The amount of data produced, the democratization of data, and the increase of data tools have increased the need for data literacy among the general population and in organizations. Data literacy means the ability to find, evaluate the source and quality of the data, be able to understand the data, manipulate it, ask questions of it, make an argument from it and assess the arguments of others.

Raul Bhargava from MIT, and Catherine D'ignazio from Emerson College (Knight, 2017) divides data literacy into four components:

Reading the data: Comprehending data in various forms and being able to read the language of data.

Working with the data: People work with data in various forms which depend on the role of the person. Is the person a student, statistician, or data visualization expert? Each of these roles work with data in a different way.

Analyze the Data: Using various skills to analyze the data. The specific skills that are used to analyze the data depend on the goals of the person analyzing the data. This might range from analyzing the data for basic summary statistics to creating machine learning models with the data. 

Argue with the Data: Using the data in order to support your idea or research.

Examples of data literacy skills

  • Evaluating the quality of data sources to be used in analysis.
  • Being able to interpret data visualizations such as histograms or scatter plots.
  • Communicating the results of a data analysis or visualization to a general audience.

The Data Lifecycle

Stage 1: Pre-project

Idea - You have generated an idea, found collaborators and began thinking about what to do.

  • Narrowing the scope of your idea with your collaborators

Planning - This essential stage impacts every other stage.

  • Developing conventions
  • Identify storage - know your requirements, and what the storage offers
  • Keep best practices in mind for your whole project
  • You might consider pre-registering (specifying your research before you start your study and submitting it to a registry) your project in this stage
  • Apply for funding, identify tools, methods, and potential data sources

 

Stage 2: Active

Collection - In this stage, researchers gather data and other materials key to the project.

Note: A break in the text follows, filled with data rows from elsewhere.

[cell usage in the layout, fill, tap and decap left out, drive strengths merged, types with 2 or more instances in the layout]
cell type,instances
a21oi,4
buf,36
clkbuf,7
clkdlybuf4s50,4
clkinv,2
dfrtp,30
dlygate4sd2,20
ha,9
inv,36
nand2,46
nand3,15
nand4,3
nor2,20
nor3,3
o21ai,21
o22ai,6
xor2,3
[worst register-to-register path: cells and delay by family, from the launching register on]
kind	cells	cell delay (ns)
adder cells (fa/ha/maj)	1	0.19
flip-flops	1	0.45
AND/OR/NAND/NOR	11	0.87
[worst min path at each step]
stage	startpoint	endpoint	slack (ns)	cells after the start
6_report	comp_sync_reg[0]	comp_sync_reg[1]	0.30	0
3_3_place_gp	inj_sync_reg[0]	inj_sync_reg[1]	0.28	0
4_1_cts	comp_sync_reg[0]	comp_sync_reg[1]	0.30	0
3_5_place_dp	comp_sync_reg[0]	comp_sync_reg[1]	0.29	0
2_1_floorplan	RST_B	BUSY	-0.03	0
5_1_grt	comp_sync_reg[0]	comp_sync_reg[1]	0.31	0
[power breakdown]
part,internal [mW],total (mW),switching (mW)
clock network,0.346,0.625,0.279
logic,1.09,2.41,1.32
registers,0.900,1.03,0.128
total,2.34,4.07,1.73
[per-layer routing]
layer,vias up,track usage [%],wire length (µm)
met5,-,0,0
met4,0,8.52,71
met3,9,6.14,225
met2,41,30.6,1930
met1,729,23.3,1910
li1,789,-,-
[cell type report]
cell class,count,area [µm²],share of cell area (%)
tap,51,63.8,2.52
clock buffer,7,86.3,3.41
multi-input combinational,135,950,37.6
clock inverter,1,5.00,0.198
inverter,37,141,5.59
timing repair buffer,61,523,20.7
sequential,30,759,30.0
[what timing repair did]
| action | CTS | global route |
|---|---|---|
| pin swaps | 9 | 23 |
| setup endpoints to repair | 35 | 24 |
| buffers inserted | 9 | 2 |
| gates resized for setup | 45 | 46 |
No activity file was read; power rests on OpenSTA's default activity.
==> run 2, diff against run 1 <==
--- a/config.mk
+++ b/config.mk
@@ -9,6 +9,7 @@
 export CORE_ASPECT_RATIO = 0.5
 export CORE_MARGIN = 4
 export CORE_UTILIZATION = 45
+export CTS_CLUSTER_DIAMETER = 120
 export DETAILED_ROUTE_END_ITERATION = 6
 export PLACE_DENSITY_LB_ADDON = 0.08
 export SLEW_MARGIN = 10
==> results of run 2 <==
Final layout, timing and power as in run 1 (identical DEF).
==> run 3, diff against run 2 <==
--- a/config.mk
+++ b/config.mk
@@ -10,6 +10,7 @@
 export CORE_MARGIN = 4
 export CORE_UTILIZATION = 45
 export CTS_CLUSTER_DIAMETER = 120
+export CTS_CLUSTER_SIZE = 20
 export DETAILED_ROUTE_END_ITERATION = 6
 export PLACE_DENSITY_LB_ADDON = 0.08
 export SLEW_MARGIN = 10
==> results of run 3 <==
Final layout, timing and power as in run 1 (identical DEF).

  • Understanding how to set up tools for accurate collection
  • Being able to identify reputable sources for data finding
  • Understanding the previous methods used to collect or create the data you find
  • Documenting primary (collected by you) and secondary (collected by others)
  • You will make those provisions so that those need to work with them in a structured way.

 

Stage 3: Explore

Wrangle - You prepare the data for analysis

  • Being able to use or reuse data depends on understanding what you have
  • Variable definition, expected values, relationships, units, etc.
  • Document your methods, code, decisions, this is key to understanding and explaining your findings and sharing with others
  • You use tools to look for relationships and structures within data
 

 

Stage 4: Results

Visualize - You create graphical representation of numbers, examine how to communicate the structures

  • Knowing the most appropriate and impactful way to communicate requires an understanding of what different visualization methods do
  • Choosing the appropriate variables in your data for the visualization
  • Understand the power of color and symbols
  • Citing sources used

Interpret - You articulate your preferences; what data relationships tell us

  • Being aware of biases present when interpreting the data
  • Using both writing and visualizations as means of interpretation

 

Stage 5: Post-project

Sharing - You prepare data for long-term access and preservation

  • You prepare data for long-term access and preservation through curation and documentation
  • Data curation includes treatments that help make data FAIR (findable, accessible, interoperable, reusable)
  • Good documentation from other stages can really facilitate this
  • Setting up sharing platforms and permissions to keep data secure
  • Ensuring that you keep raw copies of any data you have before modifying them

Reuse - Your well-documented data can be used in further research

  • Key in this stage is consistent conventions
  • Submitting data to an appropriate institutional or global repository
  • Having metadata and README files which promotes reuse

 

Data Types

  • Sample size: Are the data presented in the study representative of the population at large? Is there a misrepresentation of the sample size?
  • Data collection: How was the data collected? What kind of sampling was used when collecting the data?
  • Data source: Bias and reputation of the source is important to consider. In addition, is the chart created by a source that is in alignment with your ideological beliefs? It is important to check out various sources explaining a specific data trend if possible to prevent a confirmation bias.
  • Are the values absolute values or based on a proportion?: Both are useful, but it is important to put absolute values within the context of the whole population. On the other hand, solely relying on a proportion can potentially minimize absolute values.
  • Model error: For data produced through statistics or  modelling, such as quantitative data, 3D data, or spatial data; high model error can produce values with less accuracy.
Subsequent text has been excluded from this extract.